Modbury is a suburb of Adelaide, South Australia in the City of Tea Tree Gully. Modbury is located at the end of the Adelaide O-Bahn and is home to the Tea Tree Plaza shopping complex and a Hospital.

It was named Modbury by R. S. Kelly, on 1 September 1840, after his native town in Devonshire.

Schools
The suburb of Modbury contains one high school (Modbury High School) and one Primary School (Modbury West). However, there are many other schools in the surrounding areas which also bear the name Modbury. Modbury South Primary for example is located in the suburb of Hope Valley. There is also another primary school named Modbury School which was originally in Modbury proper but relocated in the 1970s to what is now known as Modbury North.

Government
The suburb of Modbury is located within the Australian House of Representatives Seat of Makin, and the South Australian House of Assembly Seat of Florey.

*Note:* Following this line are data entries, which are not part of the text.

==> config.mk <==
export PLATFORM = sky130hd
export DESIGN_NAME = apb_periph_node
export DESIGN_NICKNAME = d
export VERILOG_FILES = /design/src/rtl/apb_periph_node.sv
export SDC_FILE = /design/constraint.sdc
export NUM_CORES = 2
export LEC_CHECK = 0
export CAP_MARGIN = 5
export CORE_AREA = 10 10 535 537
export CTS_CLUSTER_DIAMETER = 40
export DETAILED_ROUTE_END_ITERATION = 6
export DIE_AREA = 0 0 545 547
export PLACE_DENSITY_LB_ADDON = 0.05
export SETUP_SLACK_MARGIN = 0.4
export SLEW_MARGIN = 15
export SYNTH_ARGS = -nofsm -noshare
export SYNTH_HDL_FRONTEND = slang
export SYNTH_SLANG_ARGS = --single-unit
==> constraint.sdc <==
create_clock -name clk_i -period 3.25 [get_ports clk_i]
set_input_delay 0.8125 -clock clk_i [delete_from_list [all_inputs] [get_ports clk_i]]
set_output_delay 0.8125 -clock clk_i [all_outputs]
set_load 0.02 [all_outputs]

Its local government area is the City of Tea Tree Gully and its chambers are located within the suburb.

Sport and recreation 

There are many sporting teams in Modbury - Modbury Hawks (Australian rules football), Modbury Jets (Soccer), Modbury Tennis Club and Modbury Bowling Club.

A large park central in the suburb is known as Civic Park it is located across the road from Tea Tree Plaza. It is a popular spot for barbecues and picnics in summer.

Transport

The O'Bahn buses and other buses serve Modbury.